Dopo il tornado AstraZeneca, prima rilasciato, poi ritirato, poi di nuovo rilasciato, e gli stop alle vaccinazioni in tutta Europa a causa di alcuni casi di trombosi e problemi legati alla coagulazione, non sarà semplice rimettersi in carreggiata e superare i dubbi; però, è assolutamente necessario riuscirci.

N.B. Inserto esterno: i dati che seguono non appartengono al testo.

Context: an optimization exercise on an open-source flow, tuned for small area and a short achievable clock period. The choices shown serve that exercise and are no tape-out recipe. Only simulation tests tie the RTL to the original design; equivalence was not proved. No activity file was given, so power comes from the tool's default toggle rates.

`flow/design.v`:
```
`timescale 1ns/1ps
module code_ram (
    input  logic                         clk,
    input  logic                         rst_n,
    input  logic                         we,
    input  logic [32-1:0]      wr_hold,
    input  logic [32-1:0]  rd_word,
    input  logic [4:0]                   rd_lo,
    output logic                         chip
);
    localparam int NW = 32;
    localparam int WW = 32;
    logic [4:0]    wr_idx;
    logic [3:0]    wr_phi;
    logic [7:0]    wr_plo;
    logic [3:0]    wr_phi_n;
    logic [7:0]    wr_plo_n;
    logic [NW-1:0] wsel;
    logic [NW-1:0] whold;
    logic [WW-1:0] col;
    logic [WW-1:0] rd_bit;
    logic          fwd;
    logic          rd_q;
    always_ff @(posedge clk or negedge rst_n) begin
        if (!rst_n) begin
            wr_idx <= '0;
        end else if (we) begin
            wr_idx <= wr_idx + 1'b1;
        end else begin
            wr_idx <= '0;
        end
    end
    always_ff @(posedge clk) begin
        for (int i = 0; i < 4; i++) begin
            wr_phi[i]   <= we && (wr_idx[4:3] == 2'(i));
            wr_phi_n[i] <= !(we && (wr_idx[4:3] == 2'(i)));
        end
        for (int i = 0; i < 8; i++) begin
            wr_plo[i]   <= (wr_idx[2:0] == 3'(i));
            wr_plo_n[i] <= (wr_idx[2:0] != 3'(i));
        end
    end
    always_comb begin
        for (int w = 0; w < NW; w++) begin
            wsel[w]  = wr_phi[w / 8] && wr_plo[w % 8];
            whold[w] = wr_phi_n[w / 8] || wr_plo_n[w % 8];
        end
    end
    logic [WW-1:0] mem [NW];
    for (genvar w = 0; w < NW; w++) begin : g_word
        for (genvar b = 0; b < WW; b++) begin : g_bit
            if (w == 0 && b == 0) begin : g_none
                assign mem[w][b] = 1'b0;
            end else begin : g_ff
                logic q;
                always_ff @(posedge clk) begin
                    q <= (wsel[w] & wr_hold[b]) | (whold[w] & q);
                end
                assign mem[w][b] = q;
            end
        end
    end
    always_comb begin
        for (int b = 0; b < WW; b++) begin
            rd_bit[b] = (rd_lo == 5'(b));
        end
        for (int b = 0; b < WW; b++) begin
            col[b] = 1'b0;
            for (int w = 0; w < NW; w++) begin
                col[b] = col[b] | (rd_word[w] & mem[w][b]);
            end
        end
        fwd  = |(wsel & rd_word);
        rd_q = fwd ? |(rd_bit & wr_hold) : |(rd_bit & col);
    end
    always_ff @(posedge clk or negedge rst_n) begin
        if (!rst_n) begin
            chip <= 1'b0;
        end else begin
            chip <= rd_q;
        end
    end
endmodule
`timescale 1ns/1ps
module code_phase_gen (
    input  logic                         clk,
    input  logic                         rst_n,
    input  logic                         code_tick,
    input  logic                         delay_load,
    input  logic [10-1:0] delay_new,
    output logic [32-1:0]  rd_word,
    output logic [4:0]                   rd_lo
);
    localparam int AW = 10;
    localparam int NW = 32;
    localparam int WW = 32;
    logic [AW-1:0] chip_cnt;
    logic [AW-1:0] diff;
    logic          tick_d;
    logic [AW-1:0] load_addr;
    function automatic logic [AW-1:0] inc1023(input logic [AW-1:0] x);
        logic [AW-1:0] r;
        for (int i = 0; i < AW; i++) begin
            r[i] = x[i] ^ ((x & ((10'd1 << i) - 10'd1)) == ((10'd1 << i) - 10'd1));
        end
        r[0] = r[0] | (&x);
        inc1023 = r;
    endfunction
    function automatic logic [AW-1:0] inc2_1023(input logic [AW-1:0] x);
        logic [AW-1:0] r;
        r[0] = x[0];
        for (int i = 1; i < AW; i++) begin
            r[i] = x[i] ^ ((x & ((10'd1 << i) - 10'd2)) == ((10'd1 << i) - 10'd2));
        end
        if (&x[AW-1:1]) begin
            r = {8'd0, x[0], ~x[0]};
        end
        inc2_1023 = r;
    endfunction
    function automatic logic [AW-1:0] sub1023(input logic [AW-1:0] x, input logic [AW-1:0] m);
        logic [AW-1:0] y, p, g, h, gg, hh, gn, hn, r;
        logic          gall;
        y  = ~m;
        p  = x ^ y;
        g  = x & y;
        h  = x | y;
        gg = g;
        hh = h;
        for (int d = 1; d < AW; d = d * 2) begin
            gn = gg;
            hn = hh;
            for (int i = d; i < AW; i++) begin
                gn[i] = gg[i] | (hh[i] & gg[i-d]);
                hn[i] = hh[i] & hh[i-d];
            end
            gg = gn;
            hh = hn;
        end
        gall = gg[AW-1];
        r[0] = p[0] ^ gall;
        for (int i = 1; i < AW; i++) begin
            r[i] = p[i] ^ (gg[i-1] | (hh[i-1] & gall));
        end
        sub1023 = r;
    endfunction
    always_ff @(posedge clk) begin
        diff <= sub1023(chip_cnt, delay_new);
    end
    always_comb begin
        if (code_tick) begin
            load_addr = tick_d ? inc2_1023(diff) : inc1023(diff);
        end else begin
            load_addr = tick_d ? inc1023(diff) : diff;
        end
    end
    always_ff @(posedge clk or negedge rst_n) begin
        if (!rst_n) begin
            chip_cnt <= 10'd1;
            tick_d   <= 1'b0;
            rd_word  <= NW'(1);
            rd_lo    <= 5'd1;
        end else begin
            tick_d <= code_tick;
            if (code_tick) begin
                chip_cnt <= inc1023(chip_cnt);
            end
            if (delay_load) begin
                for (int i = 0; i < NW; i++) begin
                    rd_word[i] <= (load_addr[9:5] == 5'(i));
                end
                rd_lo <= load_addr[4:0];
            end else if (code_tick) begin
                if (rd_word[NW-1] && (&rd_lo)) begin
                    rd_word <= NW'(1);
                    rd_lo   <= 5'd1;
                end else begin
                    rd_lo <= rd_lo + 5'd1;
                    if (&rd_lo) begin
                        rd_word <= {rd_word[NW-2:0], rd_word[NW-1]};
                    end
                end
            end
        end
    end
endmodule
`timescale 1ns/1ps
module ctrl_word_ram (
    input  logic                         clk,
    input  logic                         rst_n,
    input  logic                         we,
    input  logic [32-1:0]      wr_hold,
    output logic [32-1:0]      word0,
    output logic [32-1:0]      word1,
    output logic [32-1:0]      word2,
    output logic [10-1:0] word3
);
    logic [1:0] wr_idx;
    logic [3:0] wr_pend;
    always_ff @(posedge clk or negedge rst_n) begin
        if (!rst_n) begin
            wr_idx <= 2'd0;
        end else if (we) begin
            wr_idx <= wr_idx + 2'd1;
        end else begin
            wr_idx <= 2'd0;
        end
    end
    always_ff @(posedge clk) begin
        for (int k = 0; k < 4; k++) begin
            wr_pend[k] <= we && (wr_idx == 2'(k));
        end
    end
    always_ff @(posedge clk) begin
        word0 <= ({32{wr_pend[0]}} & wr_hold) | ({32{~wr_pend[0]}} & word0);
        word1 <= ({32{wr_pend[1]}} & wr_hold) | ({32{~wr_pend[1]}} & word1);
        word2 <= ({32{wr_pend[2]}} & wr_hold) | ({32{~wr_pend[2]}} & word2);
        word3 <= ({10{wr_pend[3]}} & wr_hold[10-1:0])
               | ({10{~wr_pend[3]}} & word3);
    end
endmodule
`timescale 1ns/1ps
module ctrl_update_seq (
    input  logic                        clk,
    input  logic                        rst_n,
    input  logic                        busy,
    output logic [4-1:0] load_sel,
    output logic [4-1:0] load_hold
);
    localparam int DIV_W = $clog2(10000);
    logic [DIV_W-1:0] div_cnt;
    logic             upd_tick;
    logic             seq_start;
    assign upd_tick = (div_cnt == DIV_W'(10000 - 1));
    always_ff @(posedge clk or negedge rst_n) begin
        if (!rst_n) begin
            div_cnt <= '0;
        end else if (upd_tick) begin
            div_cnt <= '0;
        end else begin
            div_cnt <= div_cnt + 1'b1;
        end
    end
    always_ff @(posedge clk or negedge rst_n) begin
        if (!rst_n) begin
            seq_start <= 1'b0;
            load_sel  <= '0;
            load_hold <= '1;
        end else begin
            seq_start <= upd_tick && !busy;
            load_sel  <= {load_sel[4-2:0], seq_start};
            load_hold <= {load_hold[4-2:0], !seq_start};
        end
    end
endmodule
`timescale 1ns/1ps
module gnss_channel (
    input  logic                          clk,
    input  logic                          rst_n,
    input  logic [32-1:0]       wr_hold,
    input  logic                          code_we,
    input  logic                          ctrl_we,
    input  logic                          code_tick,
    input  logic [4-1:0]   load_sel,
    input  logic [4-1:0]   load_hold,
    output logic [3*32-1:0]     params,
    output logic                          code_bit
);
    localparam int W = 32;
    logic [W-1:0]                 word0, word1, word2;
    logic [10-1:0] word3;
    logic [W-1:0]                 carrier_freq;
    logic [W-1:0]                 code_freq;
    logic [W-1:0]                 code_freq_x;
    logic [W-1:0]                 code_phase;
    logic [32-1:0]  code_word;
    logic [4:0]                   code_lo;
    localparam logic [W-1:0] CODE_FREQ_RST = 32'd2746095;
    assign code_freq = code_freq_x ^ CODE_FREQ_RST;
    assign params = {carrier_freq, code_freq, code_phase};
    ctrl_word_ram ctrl_word_ram_i (
        .clk     (clk),
        .rst_n   (rst_n),
        .we      (ctrl_we),
        .wr_hold (wr_hold),
        .word0   (word0),
        .word1   (word1),
        .word2   (word2),
        .word3   (word3)
    );
    always_ff @(posedge clk or negedge rst_n) begin
        if (!rst_n) begin
            carrier_freq <= 32'd0;
            code_freq_x  <= '0;
            code_phase   <= 32'd0;
        end else begin
            carrier_freq <= ({W{load_sel[0]}} & word0) | ({W{load_hold[0]}} & carrier_freq);
            code_freq_x  <= ({W{load_sel[1]}} & (word1 ^ CODE_FREQ_RST)) | ({W{load_hold[1]}} & code_freq_x);
            code_phase   <= ({W{load_sel[2]}} & word2) | ({W{load_hold[2]}} & code_phase);
        end
    end
    code_phase_gen code_phase_gen_i (
        .clk        (clk),
        .rst_n      (rst_n),
        .code_tick  (code_tick),
        .delay_load (load_sel[3]),
        .delay_new  (word3),
        .rd_word    (code_word),
        .rd_lo      (code_lo)
    );
    code_ram code_ram_i (
        .clk     (clk),
        .rst_n   (rst_n),
        .we      (code_we),
        .wr_hold (wr_hold),
        .rd_word (code_word),
        .rd_lo   (code_lo),
        .chip    (code_bit)
    );
endmodule
`timescale 1ns/1ps
module gnss_baseband_top (
    input  logic                                     clk,
    input  logic                                     rst_n,
    input  logic [32-1:0]                  wr_data,
    input  logic [2*4-1:0]              wr_en,
    input  logic [4-1:0]                code_tick,
    output logic [3*32*4-1:0] params,
    output logic [4-1:0]                code_bit
);
    localparam int PARAMS_W = 3 * 32;
    logic [4-1:0] load_sel;
    logic [4-1:0] load_hold;
    logic                        busy;
    logic [32-1:0]     wr_hold;
    assign busy = |wr_en;
    always_ff @(posedge clk) begin
        wr_hold <= wr_data;
    end
    ctrl_update_seq ctrl_update_seq_i (
        .clk      (clk),
        .rst_n    (rst_n),
        .busy     (busy),
        .load_sel  (load_sel),
        .load_hold (load_hold)
    );
    for (genvar ch = 0; ch < 4; ch++) begin : g_chan
        gnss_channel gnss_channel_i (
            .clk       (clk),
            .rst_n     (rst_n),
            .wr_hold   (wr_hold),
            .code_we   (wr_en[4 + ch]),
            .ctrl_we   (wr_en[ch]),
            .code_tick (code_tick[ch]),
            .load_sel  (load_sel),
            .load_hold (load_hold),
            .params    (params[ch*PARAMS_W +: PARAMS_W]),
            .code_bit  (code_bit[ch])
        );
    end
endmodule
```
`flow/config.mk`:
```
export PLATFORM = sky130hd
export DESIGN_NAME = gnss_baseband_top
export DESIGN_NICKNAME = gnss_baseband_top
export VERILOG_FILES = /design/flow/design.v
export SDC_FILE = /design/flow/constraint.sdc
export NUM_CORES = 4
export LEC_CHECK = 0
export CAP_MARGIN = 20
export CORE_MARGIN = 2
export CORE_UTILIZATION = 45
export CTS_CLUSTER_DIAMETER = 80
export CTS_CLUSTER_SIZE = 25
export PLACE_DENSITY = 0.6
export SETUP_SLACK_MARGIN = 4
export SLEW_MARGIN = 20
```
`flow/run.sh`:
```
#!/bin/bash
# synth_recipe.tcl (not shown) runs the flow's synth.tcl, then flattens the netlist and writes it again
# the make line also repeats each setting of config.mk as NAME=value (left out here)
make -C /OpenROAD-flow-scripts/flow DESIGN_CONFIG=/design/flow/config.mk WORK_HOME=/design/flow/orfs CLKGATE_MAP_FILE= SYNTH_SCRIPT=/design/flow/synth_recipe.tcl finish
```
`flow/constraint.sdc`:
```
create_clock -name core_clock -period 7.0 [get_ports {clk}]
set_input_delay 1.4000 -clock core_clock [delete_from_list [all_inputs] [get_ports {clk}]]
set_output_delay 1.4000 -clock core_clock [all_outputs]
set_load 0.01 [all_outputs]
```
==> summary.txt <==
Outcome:
- The flow ran to the end and the layout has no timing, DRC or antenna violations.

Layout:
- The finished layout holds roughly 23000 standard cells, fillers aside.
- The layout overhead on the synthesized area is 10.2%.
- The most frequent standard cell in the layout excluding fill and tap cells is sky130_fd_sc_hd__a22o_1.
- The top cell types in the final layout, fill and taps aside, are sky130_fd_sc_hd__a22o_1 (4960), sky130_fd_sc_hd__dfxtp_1 (4222), sky130_fd_sc_hd__a22oi_1 (1057).
- The filler cells instantiated in the layout total 38523.
- The utilization after layout is 0.497.
- Of the cells placed in the final design, the portion with a size suffix greater than 1 is 0.144.
- In the final design database the tool counted between 15000 and 20000 nets.

Power and ir drop:
- The share of total power dissipated in sequential elements is 0.584.
- Of the total power, combinational logic draws 0.125.
- The ratio of total power to cell area is ~270 nW/um2.
- The fraction of power spent switching nets is 0.285.
- The internal power of the cells totals 0.0426 W.
- For this design the total switching power over the nets is between 0.015 and 0.02 W.
- The static leakage is around 85 nW.
- The share of total power dissipated in the clock network is 0.291.
- VDD sags by at most between 200 and 250 uV.

Timing:
- For the finished layout, the period the worst path requires is 3.23 ns.
- Of the available clock period, the critical path in the final layout requires 0.461.
- The worst setup margin is around 3.8 ns.
- The hold violation total from the final report is 0.
- The worst-case hold slack is 0.278 ns.
- The worst-case headroom to the max-slew limit is 0.131.
- After routing, the total negative slack on setup checks comes to 0 ns.
- The count of pins over their slew limit came to 0.
- Setup repair after global routing could not meet its margin everywhere.
- The transition time at the pin with the least slew margin is between 1 and 1.5 ns.
- The final setup violation count is 0.
- Static timing analysis puts the maximum clock frequency at between 0.3 and 0.4 GHz.
- The clock arrives with between 0.09 and 0.1 ns of skew.

Clock network:
- The CTS buffer count is roughly 250.
- The insertion delay to the later sink of the worst-skew pair is ~1.1 ns.
- The number of hold-repair buffers added at the cts stage is 0.
- The root buffer cell is sky130_fd_sc_hd__clkbuf_16.
- The number of buffers between clock root and the deepest sink is 4.
- The H-tree was split into 4 levels.
- Clock-pin slew was measured on the worst setup and hold paths at 0.11 ns.
- The number of sinks handled by clock tree synthesis is around 5300.
- The clock tree from TritonCTS is yes.

Synthesis:
- The cell count after synthesis is around 17000.
- The number of distinct library cells after synthesis is between 70 and 80.
- The number of synthesized register bits is around 5300.
- Of the post-synthesis cell area, the part taken by muxes is 0.00240.
- Yosys attributes the largest share of cell area to sky130_fd_sc_hd__dfxtp_1 (43%), sky130_fd_sc_hd__a22o_1 (22%), sky130_fd_sc_hd__dfrtp_1 (7.8%).
- The total number of yosys warnings is 7.
- The number of flops mapped to enable cells by yosys is approximately 420.
- The area share of fa/ha/maj cells after synthesis is 0.0132.
- After synthesis, the largest family of logic cells by area is compound AO/OA/AOI/OAI gates.
- The compound-cell area share of the yosys netlist is 0.308.
- The synthesized cell area is 197000 um2.
- Of all cell types, the one taking the most synthesized area is sky130_fd_sc_hd__dfxtp_1.
- The mean cell area of the mapped netlist is 11.5 um2.
- In the synthesized netlist the async set-or-reset flop fraction comes to 0.118.
- The area share of and/or/nand/nor cells after synthesis is 0.0448.
- Of the total synthesized cell area, the portion taken by XOR and XNOR cells is 0.00368.
- The share of synthesized area in the top cell type comes to 0.434.
- The most used flip-flop cell after synthesis is sky130_fd_sc_hd__dfxtp_1.
- The share of the Yosys chip area taken by registers is 0.578.
- Synthesis produced a netlist with a net count of ~17000.

Floorplan:
- The boundary pin count is approximately 430.
- The die covers between 400000 and 500000 um2.
- After floorplanning, the core was divided into 243 placement rows.
- For this configuration, the core starts out at a cell density of 0.451.
- The die height is 666 um.
- The core box area is approximately 440000 um2.
- Measured along the x axis, the die boundary spans approximately 670 um.

Worst setup path:
- At the worst endpoint, the required time is roughly 7.9 ns.
- The type of element capturing the critical path is a flip-flop.
- By startpoint and endpoint, the worst setup path is classified as reg2reg.
- Along the worst path, the maximum fanout reaches 27.
- The arrival time of the worst setup path is roughly 4.2 ns.
- STA classifies the critical path startpoint as a flip-flop.

GRT:
- The initial antenna violation count is 69.
- The pin count of the biggest net entering global routing is about 120.
- The global-route track usage on met2 is 0.556.
- The global-route layer with the greatest usage is met2.
- The first-pass GRT wire length is 1240 mm.
- For this run, the total global-route usage over all layers was measured as 0.389.
- In the global route stage, met1 resource usage came out at 0.516.
- In the global route stage, met3 resource usage came out at 0.114.
- The total congestion overflow is 0.
- The via count of the first global-routing pass was 152740.

Detailed routing:
- Wires add up to ~910 mm.
- The average via count per standard cell is 7.39.
- The DRC violation total after the first TritonRoute iteration is 28037.
- The number of optimization iterations in the first detailed-route pass is 11.
- In the final routed layout, each cell accounts on average for between 40 and 50 um.
- After detailed routing, the number of remaining DRC violations is 0.
- The count of vias placed by the detailed router is around 170k.
- The number of nets still failing antenna checks after routing is 0.

Run:
- The reported max-cap violation count is 0.

Min path:
- The type of the tightest min-delay check is in2async.

Placement:
- Routability-driven placement finished with a final weighted congestion of around 0.94.
- The half-perimeter wire length after placement is slightly below 500 mm.
- The number of input and output port buffers inserted is 433.
- The number of placed instances, taps included, is ~22000.
- At the placement stage, the worst setup path has a slack of slightly below 3 ns.
sequential cells by signal (all words and copies together) (netlist names), 3 cells and up, named ones only:
signal,flops
ctrl_update_seq_i.div_cnt,14
ctrl_update_seq_i.load_hold,3
ctrl_update_seq_i.load_sel,4
g_chan.gnss_channel_i.carrier_freq,128
g_chan.gnss_channel_i.code_freq_x,128
g_chan.gnss_channel_i.code_phase,128
g_chan.gnss_channel_i.code_phase_gen_i.chip_cnt,40
g_chan.gnss_channel_i.code_phase_gen_i.diff,40
g_chan.gnss_channel_i.code_phase_gen_i.rd_lo,20
g_chan.gnss_channel_i.code_phase_gen_i.rd_word,128
g_chan.gnss_channel_i.code_phase_gen_i.tick_d,4
g_chan.gnss_channel_i.code_ram_i.chip,4
g_chan.gnss_channel_i.code_ram_i.g_word.g_bit.g_ff.q,4092
g_chan.gnss_channel_i.code_ram_i.wr_idx,20
g_chan.gnss_channel_i.code_ram_i.wr_phi,16
g_chan.gnss_channel_i.code_ram_i.wr_phi_n,16
g_chan.gnss_channel_i.code_ram_i.wr_plo,32
g_chan.gnss_channel_i.code_ram_i.wr_plo_n,32
g_chan.gnss_channel_i.ctrl_word_ram_i.wr_idx,8
g_chan.gnss_channel_i.ctrl_word_ram_i.wr_pend,16
wr_hold,32
critical path, stage by stage (launching register included):
cell	delay, ns
sky130_fd_sc_hd__dfrtp_2	0.57
sky130_fd_sc_hd__buf_6	0.35
sky130_fd_sc_hd__a221oi_1	0.52
sky130_fd_sc_hd__nand4_1	0.13
sky130_fd_sc_hd__nor3_1	0.74
sky130_fd_sc_hd__o2111ai_1	0.34
sky130_fd_sc_hd__o211ai_1	0.28
sky130_fd_sc_hd__a41oi_1	0.14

Servono le rassicurazioni scientifiche da parte dell’Ema che certificano l’assenza di correlazioni tra le vittime e la somministrazione del vaccino; saranno importanti le indicazioni e gli atteggiamenti del premier e dei ministri, con la speranza che molti influencer, opinion leaders e personaggi dello spettacolo si facciano riprendere mentre viene loro inoculato AstraZeneca, ma credo che dovremmo farci aiutare anche dai tanti – ormai sono moltissimi – che hanno preso il Covid, ne hanno sofferto seriamente rischiando magari anche di morire, e poi ne sono usciti.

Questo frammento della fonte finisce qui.